Automatic Matching	Allows to establish an automatic matching threshold along with a maximum limit for potential matches.
Reconciliation	The last section is where the reconciliation process is launched.

Important

Be sure to refresh the page so that the app can dynamically take your data into account.

Reconciliation analysis — before manual review#

The Reconciliation Analysis dashboard provides an overview of how records are categorized based on their alignment with the secondary dataset. Records may fall into one of several match types: perfect, automatic, pending, manual, or no match.

On the first run, you can observe that there are no manual matches. This is because all potential manual matches haven’t yet been flagged manually and are still classified as pending matches.

Manual matching#

The manual matching webapp enables the manual approval or rejection of pending matches. It offers the option to review each match individually (focus table) or through a more comprehensive view (full table).

In the Focus Table tab, you can select the ID from the primary dataset for review (for example, 04baa4) either by using the dropdown menu or by typing the ID directly. The page will update dynamically based on the selected ID. Then, you can use the dropdown button to flag matches and insert comments if necessary.

In the Full Table tab, users can scroll down to view more matches and click the button in the bottom right to navigate to the next page if needed. If multiple potential matches exist, the observations are grouped together by the primary ID column.

Using one or both tabs, matches can be manually flagged as approved, rejected, or pending. Additionally, users can enter comments to provide more context or information regarding these decisions.

Reconciliation analysis — after manual review#

To update the reconciliation analysis and include the reviews made in the manual matching webapp, click the Update Analysis button, wait a few seconds, and refresh the page.

Following the manual input in the webapp, you can see that some matches are now classified as manual matches. To view details about these matches, you can go to the Manual Matches section.

You can also see if any matches were manually rejected in the No Match section of the dashboard.

After completing the reconciliation process, users can either extract and use the reconciled observations or update the project settings to adjust the matching criteria as needed.

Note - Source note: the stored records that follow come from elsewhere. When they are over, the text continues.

--- src/rtl/int_mop_pkg.sv ---
package int_mop_pkg;
  typedef enum logic [2:0] {
    WM_FULL  = 3'd0,
    WM_DUP32 = 3'd1,
    WM_ZX32  = 3'd2,
    WM_SX32  = 3'd3,
    WM_ZX16  = 3'd4,
    WM_SX16  = 3'd5,
    WM_ZX8   = 3'd6,
    WM_SX8   = 3'd7
  } width_mode_e;
endpackage

--- src/rtl/int_mop_adder.sv ---
module int_mop_adder #(
  parameter int DATA_W    = 64,
  parameter int IMM_LOW_W = 25,
  parameter int CHUNK_W   = 8
) (
  input  logic [DATA_W-1:0]    src0,
  input  logic [DATA_W-1:0]    src1,
  input  logic                 src1_cf,
  input  logic [DATA_W-1:0]    src2,
  input  logic                 three_src,
  input  logic [IMM_LOW_W-1:0] imm_low,
  input  logic                 imm_sign,
  input  logic [DATA_W-1:0]    pc,
  input  logic                 inv_src0,
  input  logic                 carry_sel,
  input  logic                 inv_cin,
  input  logic                 add_pc,
  output logic [DATA_W-1:0]    sum,
  output logic                 carry
);
  localparam int SX3_W = DATA_W - IMM_LOW_W;
  localparam int SX2_W = DATA_W - IMM_LOW_W - CHUNK_W;

  logic [DATA_W-1:0] opa, opb, opc, oppc, imm_ext, partial;
  logic              cin;
  logic [DATA_W:0]   core;

  always_comb begin
    opa  = inv_src0 ? ~src0 : src0;
    opb  = carry_sel ? '0 : src1;
    cin  = (carry_sel & src1_cf) ^ inv_cin;
    oppc = add_pc ? pc : '0;
    if (three_src) begin
      opc     = src2;
      imm_ext = {{SX3_W{imm_sign}}, imm_low};
    end else begin
      opc     = '0;
      imm_ext = {{SX2_W{imm_sign}}, src2[CHUNK_W-1:0], imm_low};
    end
    partial = opb + opc + imm_ext + oppc;
    core    = {1'b0, opa} + {1'b0, partial} + {{DATA_W{1'b0}}, cin};
    sum     = core[DATA_W-1:0];
    carry   = core[DATA_W];
  end
endmodule

--- src/rtl/int_mop_lut_logic.sv ---
module int_mop_lut_logic #(
  parameter int DATA_W = 64
) (
  input  logic [DATA_W-1:0] a,
  input  logic [DATA_W-1:0] b,
  input  logic [3:0]        lut,
  output logic [DATA_W-1:0] y
);
  for (genvar i = 0; i < DATA_W; i++) begin : g_bit
    assign y[i] = lut[{a[i], b[i]}];
  end
endmodule

--- src/rtl/int_mop_width_stage.sv ---
module int_mop_width_stage
  import int_mop_pkg::*;
#(
  parameter int DATA_W = 64
) (
  input  logic [DATA_W-1:0] d,
  input  width_mode_e       mode,
  output logic [DATA_W-1:0] y
);
  localparam int W32 = DATA_W / 2;
  localparam int W16 = DATA_W / 4;
  localparam int W8  = DATA_W / 8;

  always_comb begin
    unique case (mode)
      WM_FULL:  y = d;
      WM_DUP32: y = {d[W32-1:0], d[W32-1:0]};
      WM_ZX32:  y = {{(DATA_W-W32){1'b0}}, d[W32-1:0]};
      WM_SX32:  y = {{(DATA_W-W32){d[W32-1]}}, d[W32-1:0]};
      WM_ZX16:  y = {{(DATA_W-W16){1'b0}}, d[W16-1:0]};
      WM_SX16:  y = {{(DATA_W-W16){d[W16-1]}}, d[W16-1:0]};
      WM_ZX8:   y = {{(DATA_W-W8){1'b0}}, d[W8-1:0]};
      WM_SX8:   y = {{(DATA_W-W8){d[W8-1]}}, d[W8-1:0]};
      default:  y = d;
    endcase
  end
endmodule

--- src/rtl/int_mop_unit.sv ---
module int_mop_unit
  import int_mop_pkg::*;
#(
  parameter int DATA_W    = 64,
  parameter int IMM_LOW_W = 25,
  parameter int CHUNK_W   = 8
) (
  input  logic                 clk,
  input  logic                 rst,
  input  logic                 in_valid,
  output logic                 in_ready,
  input  logic                 in_kind,
  input  logic [DATA_W-1:0]    in_src0,
  input  logic [DATA_W-1:0]    in_src1,
  input  logic                 in_src1_cf,
  input  logic [DATA_W-1:0]    in_src2,
  input  logic                 in_three_src,
  input  logic [IMM_LOW_W-1:0] in_imm_low,
  input  logic                 in_imm_sign,
  input  logic [DATA_W-1:0]    in_pc,
  input  logic                 in_inv_src0,
  input  logic                 in_carry_sel,
  input  logic                 in_inv_cin,
  input  logic                 in_add_pc,
  input  logic [3:0]           in_lut,
  input  logic [2:0]           in_mode,
  output logic                 out_valid,
  output logic [DATA_W-1:0]    out_result,
  output logic                 out_carry
);
  localparam int W16 = DATA_W / 4;
  localparam int W8  = DATA_W / 8;
  localparam int W32 = DATA_W / 2;

  logic [DATA_W-1:0] add_sum, logic_y, pre, shaped;
  logic              add_carry;
  logic              accept;

  assign in_ready = ~rst;
  assign accept   = in_valid & in_ready;

  int_mop_adder #(.DATA_W(DATA_W), .IMM_LOW_W(IMM_LOW_W), .CHUNK_W(CHUNK_W)) u_add (
    .src0(in_src0), .src1(in_src1), .src1_cf(in_src1_cf), .src2(in_src2),
    .three_src(in_three_src), .imm_low(in_imm_low), .imm_sign(in_imm_sign),
    .pc(in_pc), .inv_src0(in_inv_src0), .carry_sel(in_carry_sel),
    .inv_cin(in_inv_cin), .add_pc(in_add_pc), .sum(add_sum), .carry(add_carry)
  );

  int_mop_lut_logic #(.DATA_W(DATA_W)) u_logic (
    .a(in_src0), .b(in_src1), .lut(in_lut), .y(logic_y)
  );

  assign pre = in_kind ? logic_y : add_sum;

  int_mop_width_stage #(.DATA_W(DATA_W)) u_width (
    .d(pre), .mode(width_mode_e'(in_mode)), .y(shaped)
  );

  always_ff @(posedge clk) begin
    if (rst) begin
      out_valid  <= 1'b0;
      out_result <= '0;
      out_carry  <= 1'b0;
    end else begin
      out_valid <= accept;
      if (accept) begin
        out_result <= shaped;
        out_carry  <= in_kind ? 1'b0 : add_carry;
      end
    end
  end

  assert_reset_quiet_R1: assert property (@(posedge clk)
    $past(rst) |-> (!out_valid && !out_carry && out_result == '0));

  assert_valid_after_accept_R2: assert property (@(posedge clk) disable iff (rst)
    (in_valid && in_ready) |=> out_valid);

  assert_idle_no_valid_R2: assert property (@(posedge clk) disable iff (rst)
    !(in_valid && in_ready) |=> !out_valid);

  assert_logic_no_carry_R8: assert property (@(posedge clk) disable iff (rst)
    (out_valid && $past(in_kind)) |-> !out_carry);

  assert_zx8_upper_clear_R9: assert property (@(posedge clk) disable iff (rst)
    (out_valid && $past(in_mode) == 3'd6) |-> out_result[DATA_W-1:W8] == '0);

  assert_sx16_upper_copy_R9: assert property (@(posedge clk) disable iff (rst)
    (out_valid && $past(in_mode) == 3'd5) |->
      out_result[DATA_W-1:W16] == {(DATA_W-W16){out_result[W16-1]}});

  assert_dup_halves_R9: assert property (@(posedge clk) disable iff (rst)
    (out_valid && $past(in_mode) == 3'd1) |->
      out_result[DATA_W-1:W32] == out_result[W32-1:0]);
endmodule

--- config.mk ---
export PLATFORM = sky130hd
export DESIGN_NAME = int_mop_unit
export DESIGN_NICKNAME = d
export VERILOG_FILES = /design/src/rtl/int_mop_pkg.sv /design/src/rtl/int_mop_adder.sv /design/src/rtl/int_mop_lut_logic.sv /design/src/rtl/int_mop_width_stage.sv /design/src/rtl/int_mop_unit.sv
export SDC_FILE = /design/constraint.sdc
export NUM_CORES = 1
export LEC_CHECK = 0
export BUFFER_PORTS_ARGS = -buffer_cell sky130_fd_sc_hd__buf_2
export CORE_AREA = 5 5 322 166
export CTS_BUF_LIST = sky130_fd_sc_hd__clkbuf_8
export DETAILED_ROUTE_END_ITERATION = 10
export DIE_AREA = 0 0 327 171
export GPL_TIMING_DRIVEN = 0
export HOLD_SLACK_MARGIN = 0.05
export PLACE_DENSITY_LB_ADDON = 0.3
export SETUP_SLACK_MARGIN = 0.5
export SLEW_MARGIN = 20
export SYNTH_ARGS = -nofsm -noshare
export SYNTH_HDL_FRONTEND = slang
export SYNTH_SLANG_ARGS = --single-unit
export TNS_END_PERCENT = 10
--- constraint.sdc ---
create_clock -name clk -period 9.8 [get_ports clk]
set_clock_uncertainty 0.1 [all_clocks]
set_input_delay 0.98 -clock clk [delete_from_list [all_inputs] [get_ports clk]]
set_output_delay 0.98 -clock clk [all_outputs]
set_load 0.05 [all_outputs]
==> key figures <==
Setup path
  – Worst R2R Start: out_result[60]
  – Setup crit start kind: input port
  – Highest net fanout along the worst path: 10
  – Crit. Startpoint: in_add_pc
  – CP max-delay cell: fa_1
  – Worst r2r dst: out_result[60]
  – CP delay by family, top: compound AO/OA/AOI/OAI gates
  – Critical Path Sink Type: flop
  – WP data arrival: 9.45 ns
  – Type of the worst setup path: input port to flop
  – Setup crit end: out_result[61]
  – Crit path required time: 9.97 ns
  – CP most frequent cell: fa_1
  – Worst-case reg-to-reg path depth: 4
  – Cell count along the critical path: 29
  – Largest stage delay on the critical path: 0.60 ns
  – Crit path buf inv count: 4
  – Flop-to-flop setup slack: 8.44 ns

Placement
  – Dpl hpwl: 79300 um
  – Port-buffer cells: 356
  – Final GP Congestion: 1.04

Synth
  – Post-synth ARST share: 0%
  – Mapped Cells: 2239
  – Post-synth EDFFs: 0
  – Ys flop type: dfxtp_1
  – Ys Warns: 0
  – Unique masters post-synth: 89
  – Cell area after synthesis: 17400 um2
  – Syn Area/Cell: 7.77 um2
  – Net Count, Synth: 2792
  – Post-synthesis sequential area ratio: 7.59%
  – Post-synthesis sequential element count: 66

Global route
  – First-pass GRT wire length: 126000 um
  – Total gr overflow: 0
  – Initial antenna violation count: 5
  – GRT Resource Usage Total: 30.8%
  – Number of global-route vias before repair: 17900
  – Largest net degree at the start of global routing: 18

Clock network
  – CTS tree: done
  – Clock latency at the later pin of the worst-skew pair: 0.37 ns
  – Clk root buf: clkbuf_8
  – Setup bufs post-CTS: 0
  – Cts bufs inserted: 9
  – Total clock sinks: 66
  – H-tree levels: 3
  – Clock Path Buffers: 2
  – CTS Hold Bufs: 0
  – Clock transition at path regs: 0.09 ns

Floorplan
  – Site Rows: 59
  – Die Width: 327 um
  – CORE AREA: 50900 um2
  – Die area: 55900 um2
  – Initial Utilization: 34.2%
  – IO Count: 366
  – Die Ht: 171 um

Hold path
  – HP Class: flop to flop
  – WHS Path Cells: 2

Drt
  – WL/cell: 27.2 um
  – Total number of vias: 19400
  – Post-Route WL: 89500 um
  – Remaining DRCs: 0
  – Violation count after the first detailed-route iteration: 2338
  – Routed vias/inst: 5.90
  – Antenna-violating nets left: 0
  – Pre-antenna DRT Iters: 6

Cells and area
  – Share of cells above drive strength 1: 18.8%
  – P&R area growth vs syn: 16.6%
  – Fillers: 5352
  – Nets: 3159

Run status
  – Status: finished, final reports clean

STA
  – Slew Limit Fails: 0
  – Tcrit/Tclk final: 94.7%
  – Peak Freq: 108 MHz
  – Final setup TNS: 0 ns
  – RSZ-0062 raised after global routing: yes
  – Post-layout min period: 9.28 ns
  – WHS: 0.338 ns
  – Final setup vio count: 0
  – Final Hold Vio Count: 0
  – Slew headroom: 24.1%
  – Worst-Margin Slew: 1.13 ns

Pwr
  – Peak VDD IR: 0.110 mV
  – P per Cell Area: 278 nW/um2
  – Static leakage: 9.39 nW
  – Tot Pwr: 5.65 mW

Run
  – Max cap viols: 0
## layer usage
layer  up-vias  part of all wire [%]  GRT usage, %
li1       8620                     -             -
met1      9281                    48          49.1
met2      1357                    35          37.5
met3       123                    16          12.6
met4         6                   2.1          5.27
met5         -                 0.038             0
## cell type report
class	count	area [um2]	area share, %
buffer	148	591	2.91
multi-input combinational	1836	14800	72.9
sequential	66	1320	6.51
clock buffer	9	124	0.611
tap	671	840	4.14
clock inverter	7	125	0.617
timing repair buffer	356	1780	8.78
inverter	189	709	3.50
antenna	2	5.00	0.0247
## repair_timing
item	in CTS	in global routing
gates resized for setup	2	3
setup endpoints to repair	1	10
gates cloned	0	0
## worst min path at each step
stage	slack [ns]	startpoint	to
4_1_cts	0.34	out_result[40]	out_result[40]
3_3_place_gp	0.32	out_result[40]	out_result[40]
5_1_grt	0.39	out_result[58]	out_result[58]
2_1_floorplan	0.56	out_result[40]	out_result[40]
3_5_place_dp	0.33	out_result[40]	out_result[40]
6_report	0.34	out_result[40]	out_result[40]
## worst min-delay path: stages (launching register included)
cell and delay (ns):
dfxtp_1 0.32, nand2_1 0.05, nand2_1 0.04
## flip-flops by register name, indices dropped and copies added, names as in the netlist
register	count
out_result	64
out_carry	1
out_valid	1
## where the power goes
part	total (mW)	switching, mW	internal [mW]
Combinational	5.01	3.44	1.57
Sequential	0.343	0.0320	0.311
Clock	0.292	0.121	0.171
Total	5.65	3.60	2.05
## cells in the final DEF (no fill, tap or decap), types with 16 or more instances in the layout
master,count
nand2_1,238
o21bai_1,29
buf_2,369
clkbuf_1,123
nand3_1,28
a21oi_1,194
nand2b_1,60
inv_1,188
a211oi_1,29
nor2_1,139
fa_1,128
o21ai_0,133
o211ai_1,16
nand4_1,32
a31oi_1,25
nor2b_1,42
a21o_1,59
dfxtp_1,66
and2_1,49
ha_1,126
nor3_1,41
xnor2_1,66
xor2_1,115
mux4_2,64
## cells in the mapped netlist (10+ instances only)
cell type	count	area share, %
a21o_1	59	2.5
a211oi_1	29	1.3
inv_1	188	4.1
o21ai_0	134	3.9
o211a_1	12	0.69
nand3_1	28	0.81
clkbuf_1	126	2.7
a221oi_1	12	0.60
o211ai_1	16	0.69
o21ai_1	10	0.29
buf_2	13	0.37
xor2_1	115	5.8
xnor2_1	66	3.3
nand4_1	32	1.2
a31oi_1	25	0.90
nor2b_1	42	1.5
o21bai_1	29	1.3
mux2i_1	15	0.86
nand2b_1	60	2.2
nor3_1	43	1.2
and2_1	49	1.8
a21oi_1	194	5.6
fa_1	128	15
dfxtp_1	66	7.6
or3_1	10	0.36
mux4_2	64	8.3
o31ai_1	13	0.56
o21a_1	13	0.56
and3_1	15	0.54
ha_1	126	9.1
nor2_1	139	3.0
nand2_1	238	5.1
## logic make-up after synthesis
| kind of cell | share of synthesized area (%) |
|---|---|
| xor+xnor | 9.11 |
| compound gates | 24.1 |
| flops | 7.59 |
| mux | 9.21 |
| buf+inv | 7.46 |
| simple gates | 18.7 |
| fa+ha+maj | 23.8 |
## metrics by stage
| step | cells | instance area [um2] | utilization [%] | setup WS (ns) |
|---|---|---|---|---|
| finish | 3284 | 20300 | 39.9 | 0.523 |
| global route | 3284 | 20300 | 39.9 | 0.287 |
| global placement | 3266 | 20000 | 39.4 | 0.0954 |
| detailed placement | 3266 | 20000 | 39.4 | -0.0447 |
| CTS | 3282 | 20300 | 39.9 | 0.633 |
| floorplan | 2239 | 17400 | - | 2.30 |
Note: power is estimated with default switching activity, not from simulation.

Responsible AI considerations#

The Reconciliation Solution is designed to facilitate accurate and efficient data matching across datasets. However, you shouldn’t use it for critical decision-making without proper oversight and validation.

Reproducing these processes with minimal effort for your data#

The intent of this project is to users to understand how Dataiku can match and verify data between two distinct datasets.

This documentation has provided several suggestions on how to derive value from this Solution. Ultimately however, the “best” approach will depend on your specific needs and data. If you’re interested in adapting this project to the specific goals and needs of your organization, Dataiku offers roll-out and customization services on demand.